Linear correlation in 3D? What's the name of a statistical method used to determine the goodness of fit of a series of points in 3D space that are to be fitted on a regression line ?
I can calculate a regression line and the linear (Pearson) correlation coefficient from datapoints in 2D, but have no clue how to do that in 3D.
The name of the methods or references to source materials would be sufficient so I can dig deeper into the subject. All the statistics manuals I found sofar only deal with 2D points.

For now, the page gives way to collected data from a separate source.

[src/rtl/core/mqf_pkg.sv]
// ----------------------------------------------------------------------------
// mqf_pkg
// Shared types, codes and helpers of the MQTT control packet framer.
// ----------------------------------------------------------------------------
package mqf_pkg;

    localparam int MAX_SEGMENT_LEN = 127;
    localparam int LEN_W           = 7;
    localparam int NUM_SEG         = 5;
    localparam int SEG_W           = 3;
    localparam int ID_W            = 16;
    localparam int REM_W           = 10;
    localparam int Q_DEPTH         = 4;
    localparam int Q_AW            = $clog2(Q_DEPTH);
    localparam int PADDR_W         = 4;
    localparam int PDATA_W         = 32;

    localparam logic [2:0] CMD_CONNECT     = 3'd0;
    localparam logic [2:0] CMD_PUBLISH     = 3'd1;
    localparam logic [2:0] CMD_SUBSCRIBE   = 3'd2;
    localparam logic [2:0] CMD_UNSUBSCRIBE = 3'd3;
    localparam logic [2:0] CMD_PING        = 3'd4;
    localparam logic [2:0] CMD_DISCONNECT  = 3'd5;
    localparam logic [2:0] CMD_BODY        = 3'd6;

    localparam logic [1:0] REG_KEEP_ALIVE = 2'd0;
    localparam logic [1:0] REG_CONN_FLAGS = 2'd1;
    localparam logic [1:0] REG_SUB_QOS    = 2'd2;

    localparam logic [15:0] KEEP_ALIVE_RST = 16'hFFFF;
    localparam logic [7:0]  CONN_FLAGS_RST = 8'hCE;
    localparam logic [1:0]  SUB_QOS_RST    = 2'd1;
    localparam logic [1:0]  SUB_QOS_MAX    = 2'd2;
    localparam logic [ID_W-1:0] ID_FIRST   = 16'h0001;
    localparam logic [ID_W-1:0] ID_LAST    = 16'hFFFF;

    localparam logic [7:0] HDR_CONNECT     = 8'h10;
    localparam logic [7:0] HDR_PUB_Q0      = 8'h30;
    localparam logic [7:0] HDR_PUB_Q1      = 8'h32;
    localparam logic [7:0] HDR_SUBSCRIBE   = 8'h82;
    localparam logic [7:0] HDR_UNSUBSCRIBE = 8'hA2;
    localparam logic [7:0] HDR_PINGREQ     = 8'hC0;
    localparam logic [7:0] HDR_DISCONNECT  = 8'hE0;
    localparam logic [7:0] BYTE_ZERO       = 8'h00;
    localparam logic [7:0] PROTO_NAME_LEN  = 8'h04;
    localparam logic [7:0] PROTO_LEVEL     = 8'h04;
    localparam logic [7:0] CHAR_M          = 8'h4D;
    localparam logic [7:0] CHAR_Q          = 8'h51;
    localparam logic [7:0] CHAR_T          = 8'h54;

    localparam logic [REM_W-1:0] REM_CONNECT = 10'd20;
    localparam logic [REM_W-1:0] REM_PUBLISH = 10'd2;
    localparam logic [REM_W-1:0] REM_PUB_ID  = 10'd2;
    localparam logic [REM_W-1:0] REM_SUB     = 10'd5;
    localparam logic [REM_W-1:0] REM_UNSUB   = 10'd4;

    typedef logic [LEN_W-1:0] t_len;

    typedef enum logic [2:0] {
        HK_BODY    = 3'd0,
        HK_CONNECT = 3'd1,
        HK_PUB     = 3'd2,
        HK_SUBS    = 3'd3,
        HK_CTRL    = 3'd4
    } t_head;

    typedef struct packed {
        t_head                    head;
        logic [7:0]               first;
        logic [LEN_W-1:0]         rem;
        logic                     err;
        logic [ID_W-1:0]          id;
        t_len [NUM_SEG-1:0]       lens;
        logic [SEG_W-1:0]         pair_start;
        logic [SEG_W-1:0]         pair_cnt;
        logic                     emit_id;
        logic                     emit_qos;
        logic                     close;
    } t_job;

    typedef struct packed {
        logic [15:0] keep_alive;
        logic [7:0]  conn_flags;
        logic [1:0]  sub_qos;
    } t_cfg;

    function automatic t_len sat_len(input t_len l);
        return (l > LEN_W'(MAX_SEGMENT_LEN)) ? LEN_W'(MAX_SEGMENT_LEN) : l;
    endfunction

    function automatic logic [ID_W-1:0] next_id(input logic [ID_W-1:0] id);
        return (id == ID_LAST) ? ID_FIRST : id + ID_FIRST;
    endfunction

    function automatic logic [3:0] head_last(input t_head h);
        case (h)
            HK_BODY:    return 4'd0;
            HK_CONNECT: return 4'd13;
            HK_PUB:     return 4'd3;
            HK_SUBS:    return 4'd5;
            HK_CTRL:    return 4'd1;
            default:    return 4'd0;
        endcase
    endfunction

endpackage

[src/rtl/core/mqf_ifs.sv]
// ----------------------------------------------------------------------------
// mqf_ifs
// Request and result channels of the MQTT control packet framer.
// ----------------------------------------------------------------------------
interface mqf_req_if;
    logic                      valid;
    logic                      ready;
    logic [2:0]                command;
    logic [7:0]                data_byte;
    logic [mqf_pkg::LEN_W-1:0] len_a;
    logic [mqf_pkg::LEN_W-1:0] len_b;
    logic [mqf_pkg::LEN_W-1:0] len_c;
    logic [mqf_pkg::LEN_W-1:0] len_d;
    logic [mqf_pkg::LEN_W-1:0] len_e;
    logic                      qos_flag;

    modport source (
        output valid, command, data_byte, len_a, len_b, len_c, len_d, len_e, qos_flag,
        input  ready
    );
    modport sink (
        input  valid, command, data_byte, len_a, len_b, len_c, len_d, len_e, qos_flag,
        output ready
    );
endinterface

interface mqf_res_if;
    logic       valid;
    logic       ready;
    logic [7:0] out_byte;
    logic       packet_end;
    logic       length_error;

    modport source (
        output valid, out_byte, packet_end, length_error,
        input  ready
    );
    modport sink (
        input  valid, out_byte, packet_end, length_error,
        output ready
    );
endinterface

[src/rtl/core/mqf_front.sv]
// ----------------------------------------------------------------------------
// mqf_front
// Accepts requests, tracks the open packet and its segments, and turns each
// request that yields bytes into one byte-burst descriptor for the back end.
// ----------------------------------------------------------------------------
module mqf_front (
    input  logic              i_clk,
    input  logic              i_rst_n,
    mqf_req_if.sink           i_req,
    input  logic              i_full,
    output logic              o_push,
    output mqf_pkg::t_job     o_job
);

    typedef enum logic [5:0] {
        K_IDLE    = 6'b000001,
        K_CONNECT = 6'b000010,
        K_PUB0    = 6'b000100,
        K_PUB1    = 6'b001000,
        K_SUB     = 6'b010000,
        K_UNSUB   = 6'b100000
    } t_kind;

    t_kind                                   r_kind, n_kind, kind_a;
    logic [mqf_pkg::SEG_W-1:0]               r_seg, n_seg, seg_a, k_hit;
    mqf_pkg::t_len                           r_left, n_left, left_a;
    mqf_pkg::t_len [mqf_pkg::NUM_SEG-1:0]    r_pend, n_pend, lens_in;
    logic [mqf_pkg::ID_W-1:0]                r_packet_id, n_packet_id;
    logic [mqf_pkg::REM_W-1:0]               rem;
    logic                                    accept, found, emits, do_close;
    mqf_pkg::t_job                           job;

    assign i_req.ready = !i_full;
    assign accept      = i_req.valid && i_req.ready;

    always_comb begin
        lens_in[0] = mqf_pkg::sat_len(i_req.len_a);
        lens_in[1] = mqf_pkg::sat_len(i_req.len_b);
        lens_in[2] = mqf_pkg::sat_len(i_req.len_c);
        lens_in[3] = mqf_pkg::sat_len(i_req.len_d);
        lens_in[4] = mqf_pkg::sat_len(i_req.len_e);
    end

    always_comb begin
        n_pend      = r_pend;
        n_packet_id = r_packet_id;
        kind_a      = K_IDLE;
        seg_a       = '0;
        left_a      = '0;
        emits       = 1'b0;
        do_close    = 1'b0;
        rem         = '0;
        found       = 1'b0;
        k_hit       = '0;
        job         = '0;
        job.head    = mqf_pkg::HK_BODY;

        case (i_req.command)
            mqf_pkg::CMD_BODY: begin
                kind_a = r_kind;
                seg_a  = r_seg;
                left_a = r_left;
                if (r_kind != K_IDLE && r_left != '0) begin
                    emits     = 1'b1;
                    job.first = i_req.data_byte;
                    left_a    = r_left - 1'b1;
                end
            end
            mqf_pkg::CMD_CONNECT: begin
                n_pend    = lens_in;
                rem       = mqf_pkg::REM_CONNECT + mqf_pkg::REM_W'(lens_in[0])
                            + mqf_pkg::REM_W'(lens_in[1]) + mqf_pkg::REM_W'(lens_in[2])
                            + mqf_pkg::REM_W'(lens_in[3]) + mqf_pkg::REM_W'(lens_in[4]);
                emits     = 1'b1;
                job.head  = mqf_pkg::HK_CONNECT;
                job.first = mqf_pkg::HDR_CONNECT;
                kind_a    = K_CONNECT;
                left_a    = lens_in[0];
            end
            mqf_pkg::CMD_PUBLISH: begin
                n_pend[0] = lens_in[0];
                n_pend[1] = lens_in[1];
                rem       = mqf_pkg::REM_PUBLISH + mqf_pkg::REM_W'(lens_in[0])
                            + mqf_pkg::REM_W'(lens_in[1])
                            + (i_req.qos_flag ? mqf_pkg::REM_PUB_ID : '0);
                emits     = 1'b1;
                job.head  = mqf_pkg::HK_PUB;
                job.first = i_req.qos_flag ? mqf_pkg::HDR_PUB_Q1 : mqf_pkg::HDR_PUB_Q0;
                kind_a    = i_req.qos_flag ? K_PUB1 : K_PUB0;
                left_a    = lens_in[0];
            end
            mqf_pkg::CMD_SUBSCRIBE, mqf_pkg::CMD_UNSUBSCRIBE: begin
                n_pend[0]   = lens_in[0];
                emits       = 1'b1;
                job.head    = mqf_pkg::HK_SUBS;
                job.id      = r_packet_id;
                n_packet_id = mqf_pkg::next_id(r_packet_id);
                left_a      = lens_in[0];
                if (i_req.command == mqf_pkg::CMD_SUBSCRIBE) begin
                    rem       = mqf_pkg::REM_SUB + mqf_pkg::REM_W'(lens_in[0]);
                    job.first = mqf_pkg::HDR_SUBSCRIBE;
                    kind_a    = K_SUB;
                end else begin
                    rem       = mqf_pkg::REM_UNSUB + mqf_pkg::REM_W'(lens_in[0]);
                    job.first = mqf_pkg::HDR_UNSUBSCRIBE;
                    kind_a    = K_UNSUB;
                end
            end
            mqf_pkg::CMD_PING, mqf_pkg::CMD_DISCONNECT: begin
                emits     = 1'b1;
                do_close  = 1'b1;
                job.head  = mqf_pkg::HK_CTRL;
                job.first = (i_req.command == mqf_pkg::CMD_PING) ?
                            mqf_pkg::HDR_PINGREQ : mqf_pkg::HDR_DISCONNECT;
            end
            default: begin
                kind_a = r_kind;
                seg_a  = r_seg;
                left_a = r_left;
            end
        endcase

        job.rem  = rem[mqf_pkg::LEN_W-1:0];
        job.err  = |rem[mqf_pkg::REM_W-1:mqf_pkg::LEN_W];
        job.lens = n_pend;

        n_kind = kind_a;
        n_seg  = seg_a;
        n_left = left_a;

        // walk past empty segments
        if (kind_a != K_IDLE && left_a == '0) begin
            case (kind_a)
                K_CONNECT: begin
                    if (seg_a < mqf_pkg::SEG_W'(mqf_pkg::NUM_SEG - 1)) begin
                        for (int k = 1; k < mqf_pkg::NUM_SEG; k++) begin
                            if (!found && mqf_pkg::SEG_W'(k) > seg_a && n_pend[k] != '0) begin
                                found = 1'b1;
                                k_hit = mqf_pkg::SEG_W'(k);
                            end
                        end
                        job.pair_start = seg_a + 1'b1;
                        if (found) begin
                            job.pair_cnt = k_hit - seg_a;
                            n_seg        = k_hit;
                            n_left       = n_pend[k_hit];
                        end else begin
                            job.pair_cnt = mqf_pkg::SEG_W'(mqf_pkg::NUM_SEG - 1) - seg_a;
                            do_close     = 1'b1;
                        end
                    end else begin
                        do_close = 1'b1;
                    end
                end
                K_PUB0, K_PUB1: begin
                    if (seg_a == '0) begin
                        if (kind_a == K_PUB1) begin
                            job.emit_id = 1'b1;
                            job.id      = r_packet_id;
                            n_packet_id = mqf_pkg::next_id(r_packet_id);
                        end
                        if (n_pend[1] != '0) begin
                            n_seg  = mqf_pkg::SEG_W'(1);
                            n_left = n_pend[1];
                        end else begin
                            do_close = 1'b1;
                        end
                    end else begin
                        do_close = 1'b1;
                    end
                end
                K_SUB: begin
                    job.emit_qos = 1'b1;
                    do_close     = 1'b1;
                end
                default: begin
                    do_close = 1'b1;
                end
            endcase
        end

        if (do_close) begin
            n_kind = K_IDLE;
            n_seg  = '0;
            n_left = '0;
        end
        job.close = do_close;
    end

    assign o_push = accept && emits;
    assign o_job  = job;

    always_ff @(posedge i_clk) begin
        if (!i_rst_n) begin
            r_kind      <= K_IDLE;
            r_seg       <= '0;
            r_left      <= '0;
            r_packet_id <= mqf_pkg::ID_FIRST;
        end else if (accept) begin
            r_kind      <= n_kind;
            r_seg       <= n_seg;
            r_left      <= n_left;
            r_packet_id <= n_packet_id;
        end
    end

    always_ff @(posedge i_clk) begin
        if (accept) begin
            r_pend <= n_pend;
        end
    end

    a_id_nonzero: assert property (@(posedge i_clk) disable iff (!i_rst_n)
        r_packet_id != '0)
        else $error("packet identifier reached zero");

    a_idle_clear: assert property (@(posedge i_clk) disable iff (!i_rst_n)
        r_kind == K_IDLE |-> r_left == '0 && r_seg == '0)
        else $error("idle framer holds segment state");

endmodule

[src/rtl/core/mqf_queue.sv]
// ----------------------------------------------------------------------------
// mqf_queue
// Short descriptor queue between the front and the back end.
// ----------------------------------------------------------------------------
module mqf_queue (
    input  logic          i_clk,
    input  logic          i_rst_n,
    input  logic          i_push,
    input  mqf_pkg::t_job i_job,
    input  logic          i_pop,
    output logic          o_full,
    output logic          o_valid,
    output mqf_pkg::t_job o_job
);

    mqf_pkg::t_job             r_mem [mqf_pkg::Q_DEPTH];
    logic [mqf_pkg::Q_AW-1:0]  r_wp, r_rp;
    logic [mqf_pkg::Q_AW:0]    r_cnt;

    assign o_full  = (r_cnt == (mqf_pkg::Q_AW + 1)'(mqf_pkg::Q_DEPTH));
    assign o_valid = (r_cnt != '0);
    assign o_job   = r_mem[r_rp];

    always_ff @(posedge i_clk) begin
        if (!i_rst_n) begin
            r_wp  <= '0;
            r_rp  <= '0;
            r_cnt <= '0;
        end else begin
            if (i_push) begin
                r_wp <= r_wp + 1'b1;
            end
            if (i_pop) begin
                r_rp <= r_rp + 1'b1;
            end
            case ({i_push, i_pop})
                2'b10:   r_cnt <= r_cnt + 1'b1;
                2'b01:   r_cnt <= r_cnt - 1'b1;
                default: r_cnt <= r_cnt;
            endcase
        end
    end

    always_ff @(posedge i_clk) begin
        if (i_push) begin
            r_mem[r_wp] <= i_job;
        end
    end

    a_no_overflow: assert property (@(posedge i_clk) disable iff (!i_rst_n)
        i_push |-> !o_full || i_pop)
        else $error("push into full queue");

    a_no_underflow: assert property (@(posedge i_clk) disable iff (!i_rst_n)
        i_pop |-> o_valid)
        else $error("pop from empty queue");

endmodule
==> src/hdl/lpl_pkg.sv <==
// Shared constants for the look-ahead peak limiter.
// Used by lookahead_peak_limiter and tb; depends on nothing else.
package lpl_pkg;

   localparam int DATA_W        = 16;
   localparam int PEAK_W        = 32;
   localparam int COEF_W        = 17;  // Q1.15 values 0..32768
   localparam int ACC_W         = 49;  // 17 x 32 product
   localparam int CSR_IDX_W     = 2;
   localparam int DEF_DELAY_TAPS = 5;
   localparam int DIV_STEPS     = 15;  // quotient is always below unity

   localparam logic [COEF_W-1:0] UNITY_Q15 = 17'd32768;

   localparam logic [CSR_IDX_W-1:0] CSR_THRESHOLD = 2'd0;
   localparam logic [CSR_IDX_W-1:0] CSR_ATTACK    = 2'd1;
   localparam logic [CSR_IDX_W-1:0] CSR_RELEASE   = 2'd2;

   localparam logic [DATA_W-1:0] THRESHOLD_RST = 16'd32768;
   localparam logic [DATA_W-1:0] ATTACK_RST    = 16'd328;
   localparam logic [DATA_W-1:0] RELEASE_RST   = 16'd33;

   // A coefficient above unity acts as unity.
   function automatic logic [COEF_W-1:0] sat_coeff(input logic [DATA_W-1:0] c);
      logic [COEF_W-1:0] r;
      r = c[DATA_W-1] ? UNITY_Q15 : {1'b0, c};
      return r;
   endfunction

endpackage

==> src/hdl/lookahead_peak_limiter.sv <==
// Look-ahead peak limiter: top level with sequencer, shared multiplier and divider.
// Depends on lpl_pkg.
//
// One signed 16-bit sample enters per word on req_ and one limited sample leaves per word on
// rsp_. Each word runs through the peak follower, the divider when the target gain must be
// divided out, the gain smoother and the output scaling, up to the result register being
// loaded, which waits while the output register is full; the input is not ready meanwhile
// and becomes ready again in the following clock. It uses one shared 17 x 32 multiplier,
// five times per word for the peak follower, the gain smoother and the output scaling, and
// a restoring divider that produces one quotient bit per clock. A finished result waits in
// the output register while the next word is already being processed. A start flag in
// req_tuser clears peak, gain and the delay line before its own word is processed.
module lookahead_peak_limiter #(
   parameter int DELAY_TAPS = lpl_pkg::DEF_DELAY_TAPS
) (
   input  logic                            clock,
   input  logic                            reset,
   input  logic                            req_tvalid,
   output logic                            req_tready,
   input  logic [lpl_pkg::DATA_W-1:0]      req_tdata,   // [15:0] sample_in
   input  logic                            req_tuser,   // [0] start_run
   output logic                            rsp_tvalid,
   input  logic                            rsp_tready,
   output logic [lpl_pkg::DATA_W-1:0]      rsp_tdata,   // [15:0] sample_out
   input  logic                            csr_we,
   input  logic [lpl_pkg::CSR_IDX_W-1:0]   csr_index,
   input  logic [lpl_pkg::DATA_W-1:0]      csr_wdata
);
   import lpl_pkg::*;

   localparam logic [3:0] ST_IDLE = 4'd0;
   localparam logic [3:0] ST_PK0  = 4'd1;
   localparam logic [3:0] ST_PK1  = 4'd2;
   localparam logic [3:0] ST_PKW  = 4'd3;
   localparam logic [3:0] ST_DIV  = 4'd4;
   localparam logic [3:0] ST_GN0  = 4'd5;
   localparam logic [3:0] ST_GN1  = 4'd6;
   localparam logic [3:0] ST_GNW  = 4'd7;
   localparam logic [3:0] ST_OUT  = 4'd8;
   localparam logic [3:0] ST_RES  = 4'd9;

   localparam int CNT_W = $clog2(DIV_STEPS);

   logic [3:0]               state_ff, state_in;
   logic [DATA_W-1:0]        thr_ff, atk_ff, rel_ff;
   logic [PEAK_W-1:0]        peak_ff, peak_in;
   logic [DATA_W-1:0]        gain_ff, gain_in;
   logic signed [DATA_W-1:0] delay_ff [DELAY_TAPS];
   logic signed [DATA_W-1:0] x_ff, d_ff;
   logic [ACC_W-1:0]         acc_ff, acc_in;
   logic [PEAK_W-1:0]        rem_ff, rem_in;
   logic [DATA_W-1:0]        f_ff, f_in;
   logic [CNT_W-1:0]         cnt_ff, cnt_in;
   logic                     rsp_valid_ff, rsp_valid_in;
   logic [DATA_W-1:0]        rsp_data_ff, rsp_data_in;

   logic                     accept;
   logic [DATA_W-1:0]        mag;
   logic [PEAK_W-1:0]        target;
   logic [PEAK_W-1:0]        thr_shift;
   logic                     use_attack;
   logic [COEF_W-1:0]        coef;
   logic [COEF_W-1:0]        mul_a;
   logic [PEAK_W-1:0]        mul_b;
   logic [ACC_W-1:0]         prod;
   logic [PEAK_W-1:0]        peak_new;
   logic [PEAK_W:0]          rem_dbl;
   logic                     rem_ge;
   logic [DATA_W-1:0]        dmag;
   logic [DATA_W-1:0]        pmag;
   logic [DATA_W-1:0]        res;
   logic                     out_free;

   assign accept     = req_tvalid && req_tready;
   assign req_tready = (state_ff == ST_IDLE);
   assign rsp_tvalid = rsp_valid_ff;
   assign rsp_tdata  = rsp_data_ff;
   assign out_free   = !rsp_valid_ff || rsp_tready;

   // Magnitudes of the current and the delayed sample; -32768 gives 32768.
   assign mag       = x_ff[DATA_W-1] ? DATA_W'(-x_ff) : DATA_W'(x_ff);
   assign dmag      = d_ff[DATA_W-1] ? DATA_W'(-d_ff) : DATA_W'(d_ff);
   assign target    = {mag, 16'b0};
   assign thr_shift = {thr_ff, 16'b0};
   assign peak_new  = acc_ff[46:15];

   always_comb begin
      if (state_ff == ST_PK0 || state_ff == ST_PK1) begin
         use_attack = (target > peak_ff);
      end else begin
         use_attack = (f_ff < gain_ff);
      end
      coef = use_attack ? sat_coeff(atk_ff) : sat_coeff(rel_ff);
   end

   // Operand selection for the shared multiplier.
   always_comb begin
      mul_a = coef;
      mul_b = target;
      case (state_ff)
         ST_PK0: begin
            mul_a = UNITY_Q15 - coef;
            mul_b = peak_ff;
         end
         ST_GN0: begin
            mul_a = UNITY_Q15 - coef;
            mul_b = PEAK_W'(gain_ff);
         end
         ST_GN1: begin
            mul_b = PEAK_W'(f_ff);
         end
         ST_OUT: begin
            mul_a = COEF_W'(gain_ff);
            mul_b = PEAK_W'(dmag);
         end
         default: begin
         end
      endcase
   end

   assign prod = ACC_W'(mul_a) * ACC_W'(mul_b);

   assign rem_dbl = {rem_ff, 1'b0};
   assign rem_ge  = (rem_dbl >= {1'b0, peak_ff});

   assign pmag = acc_ff[30:15];
   assign res  = (d_ff == '0) ? x_ff :
                 (d_ff[DATA_W-1] ? DATA_W'(-pmag) : pmag);

   always_comb begin
      state_in     = state_ff;
      peak_in      = peak_ff;
      gain_in      = gain_ff;
      acc_in       = acc_ff;
      rem_in       = rem_ff;
      f_in         = f_ff;
      cnt_in       = cnt_ff;
      rsp_valid_in = rsp_valid_ff && !rsp_tready;
      rsp_data_in  = rsp_data_ff;
      unique case (state_ff)
         ST_IDLE: begin
            if (accept) begin
               state_in = ST_PK0;
               if (req_tuser) begin
                  peak_in = '0;
                  gain_in = UNITY_Q15[DATA_W-1:0];
               end
            end
         end
         ST_PK0: begin
            acc_in   = prod;
            state_in = ST_PK1;
         end
         ST_PK1: begin
            acc_in   = acc_ff + prod;
            state_in = ST_PKW;
         end
         ST_PKW: begin
            peak_in = peak_new;
            rem_in  = thr_shift;
            cnt_in  = '0;
            if (peak_new == '0 || thr_shift >= peak_new) begin
               f_in     = UNITY_Q15[DATA_W-1:0];
               state_in = ST_GN0;
            end else begin
               f_in     = '0;
               state_in = ST_DIV;
            end
         end
         ST_DIV: begin
            // One quotient bit per clock; the remainder stays below the peak.
            if (rem_ge) begin
               rem_in = PEAK_W'(rem_dbl - {1'b0, peak_ff});
            end else begin
               rem_in = rem_dbl[PEAK_W-1:0];
            end
            f_in   = {f_ff[DATA_W-2:0], rem_ge};
            cnt_in = cnt_ff + 1'b1;
            if (cnt_ff == CNT_W'(DIV_STEPS - 1)) begin
               state_in = ST_GN0;
            end
         end
         ST_GN0: begin
            acc_in   = prod;
            state_in = ST_GN1;
         end
         ST_GN1: begin
            acc_in   = acc_ff + prod;
            state_in = ST_GNW;
         end
         ST_GNW: begin
            gain_in  = acc_ff[30:15];
            state_in = ST_OUT;
         end
         ST_OUT: begin
            acc_in   = prod;
            state_in = ST_RES;
         end
         ST_RES: begin
            if (out_free) begin
               rsp_valid_in = 1'b1;
               rsp_data_in  = res;
               state_in     = ST_IDLE;
            end
         end
         default: begin
            state_in = ST_IDLE;
         end
      endcase
   end

   always_ff @(posedge clock) begin
      if (reset) begin
         state_ff     <= ST_IDLE;
         rsp_valid_ff <= 1'b0;
         thr_ff       <= THRESHOLD_RST;
         atk_ff       <= ATTACK_RST;
         rel_ff       <= RELEASE_RST;
         peak_ff      <= '0;
         gain_ff      <= UNITY_Q15[DATA_W-1:0];
         for (int k = 0; k < DELAY_TAPS; k++) begin
            delay_ff[k] <= '0;
         end
      end else begin
         state_ff     <= state_in;
         rsp_valid_ff <= rsp_valid_in;
         peak_ff      <= peak_in;
         gain_ff      <= gain_in;
         if (csr_we) begin
            unique case (csr_index)
               CSR_THRESHOLD: thr_ff <= csr_wdata;
               CSR_ATTACK:    atk_ff <= csr_wdata;
               CSR_RELEASE:   rel_ff <= csr_wdata;
               default: begin
               end
            endcase
         end
         // The delayed sample is taken before the new one shifts in.
         if (accept) begin
            for (int k = 1; k < DELAY_TAPS; k++) begin
               delay_ff[k] <= req_tuser ? '0 : delay_ff[k-1];
            end
            delay_ff[0] <= req_tdata;
         end
      end
   end

   always_ff @(posedge clock) begin
      acc_ff      <= acc_in;
      rem_ff      <= rem_in;
      f_ff        <= f_in;
      cnt_ff      <= cnt_in;
      rsp_data_ff <= rsp_data_in;
      if (accept) begin
         x_ff <= req_tdata;
         d_ff <= req_tuser ? '0 : delay_ff[DELAY_TAPS-1];
      end
   end

endmodule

 A: Even in 2-d, there are two basic ways to approach a "line fitting problem": One is that you want the line that minimizes the sum of squared errors when your 2d points are projected onto the line, and the other is that you want to find the line that minimizes the squared residual of ONE variable (the dependent variable) when it is considered to be a linear function of the other variable (the independent variable). Obviously these are different for example if you have just one unique observed value of independent variable and multiple observed values of dependent variable, across multiple samples. In this case if you fit a line to the 2d points the line it will be perfect, but if you want to best predict the dependent variable in terms of the independent variable then all you can do is predict the observed mean of the dependent variable. These kinds of considerations extend to 3-d as well. You need to decide if you are just trying to fit a line that minimizes sum of squared residuals when projected onto that line, or whether you have two dependent variables and one independent variable and you want the best linear predictors for your dependents in terms of your independent.